Data entries
•••
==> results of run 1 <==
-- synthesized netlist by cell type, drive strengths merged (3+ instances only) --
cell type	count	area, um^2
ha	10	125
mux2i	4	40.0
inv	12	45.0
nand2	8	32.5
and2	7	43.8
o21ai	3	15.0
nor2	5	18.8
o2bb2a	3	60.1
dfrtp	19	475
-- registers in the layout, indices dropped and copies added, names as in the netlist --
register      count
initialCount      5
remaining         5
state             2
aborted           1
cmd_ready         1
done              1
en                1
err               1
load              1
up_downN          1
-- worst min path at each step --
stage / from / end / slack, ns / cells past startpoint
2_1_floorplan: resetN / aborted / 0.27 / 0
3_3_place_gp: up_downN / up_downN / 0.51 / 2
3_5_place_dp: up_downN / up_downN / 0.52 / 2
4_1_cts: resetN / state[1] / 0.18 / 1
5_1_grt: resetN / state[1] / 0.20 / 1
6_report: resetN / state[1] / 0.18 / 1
### config.mk
export PLATFORM = sky130hd
export DESIGN_NAME = pe_mac_drain
export DESIGN_NICKNAME = d
export VERILOG_FILES = /design/src/rtl/pe_pkg.sv /design/src/rtl/pe_mac_sat.sv /design/src/rtl/pe_mac_drain.sv
export SDC_FILE = /design/constraint.sdc
export NUM_CORES = 1
export LEC_CHECK = 0
export CAP_MARGIN = 15
export CORE_ASPECT_RATIO = 1.25
export CORE_MARGIN = 4
export CORE_UTILIZATION = 57
export DETAILED_ROUTE_END_ITERATION = 12
export MAX_ROUTING_LAYER = met4
export PLACE_DENSITY = 0.82
export SKIP_LAST_GASP = 1
export SLEW_MARGIN = 25
export SYNTH_ARGS = -nofsm -noshare
export SYNTH_HDL_FRONTEND = slang
export SYNTH_SLANG_ARGS = --single-unit
### constraint.sdc
create_clock -name clk -period 4.1 [get_ports clk]
set_clock_uncertainty 0.15 [all_clocks]
set_input_delay 0.615 -clock clk [delete_from_list [all_inputs] [get_ports clk]]
set_output_delay 0.615 -clock clk [all_outputs]
set_load 0.01 [all_outputs]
•••
» **WORK REQUIRED**
All of the data shown above should be printed exactly as given.

» **REPLY**
==> results of run 1 <==
-- synthesized netlist by cell type, drive strengths merged (3+ instances only) --
cell type	count	area, um^2
ha	10	125
mux2i	4	40.0
inv	12	45.0
nand2	8	32.5
and2	7	43.8
o21ai	3	15.0
nor2	5	18.8
o2bb2a	3	60.1
dfrtp	19	475
-- registers in the layout, indices dropped and copies added, names as in the netlist --
register      count
initialCount      5
remaining         5
state             2
aborted           1
cmd_ready         1
done              1
en                1
err               1
load              1
up_downN          1
-- worst min path at each step --
stage / from / end / slack, ns / cells past startpoint
2_1_floorplan: resetN / aborted / 0.27 / 0
3_3_place_gp: up_downN / up_downN / 0.51 / 2
3_5_place_dp: up_downN / up_downN / 0.52 / 2
4_1_cts: resetN / state[1] / 0.18 / 1
5_1_grt: resetN / state[1] / 0.20 / 1
6_report: resetN / state[1] / 0.18 / 1
### config.mk
export PLATFORM = sky130hd
export DESIGN_NAME = pe_mac_drain
export DESIGN_NICKNAME = d
export VERILOG_FILES = /design/src/rtl/pe_pkg.sv /design/src/rtl/pe_mac_sat.sv /design/src/rtl/pe_mac_drain.sv
export SDC_FILE = /design/constraint.sdc
export NUM_CORES = 1
export LEC_CHECK = 0
export CAP_MARGIN = 15
export CORE_ASPECT_RATIO = 1.25
export CORE_MARGIN = 4
export CORE_UTILIZATION = 57
export DETAILED_ROUTE_END_ITERATION = 12
export MAX_ROUTING_LAYER = met4
export PLACE_DENSITY = 0.82
export SKIP_LAST_GASP = 1
export SLEW_MARGIN = 25
export SYNTH_ARGS = -nofsm -noshare
export SYNTH_HDL_FRONTEND = slang
export SYNTH_SLANG_ARGS = --single-unit
### constraint.sdc
create_clock -name clk -period 4.1 [get_ports clk]
set_clock_uncertainty 0.15 [all_clocks]
set_input_delay 0.615 -clock clk [delete_from_list [all_inputs] [get_ports clk]]
set_output_delay 0.615 -clock clk [all_outputs]
set_load 0.01 [all_outputs]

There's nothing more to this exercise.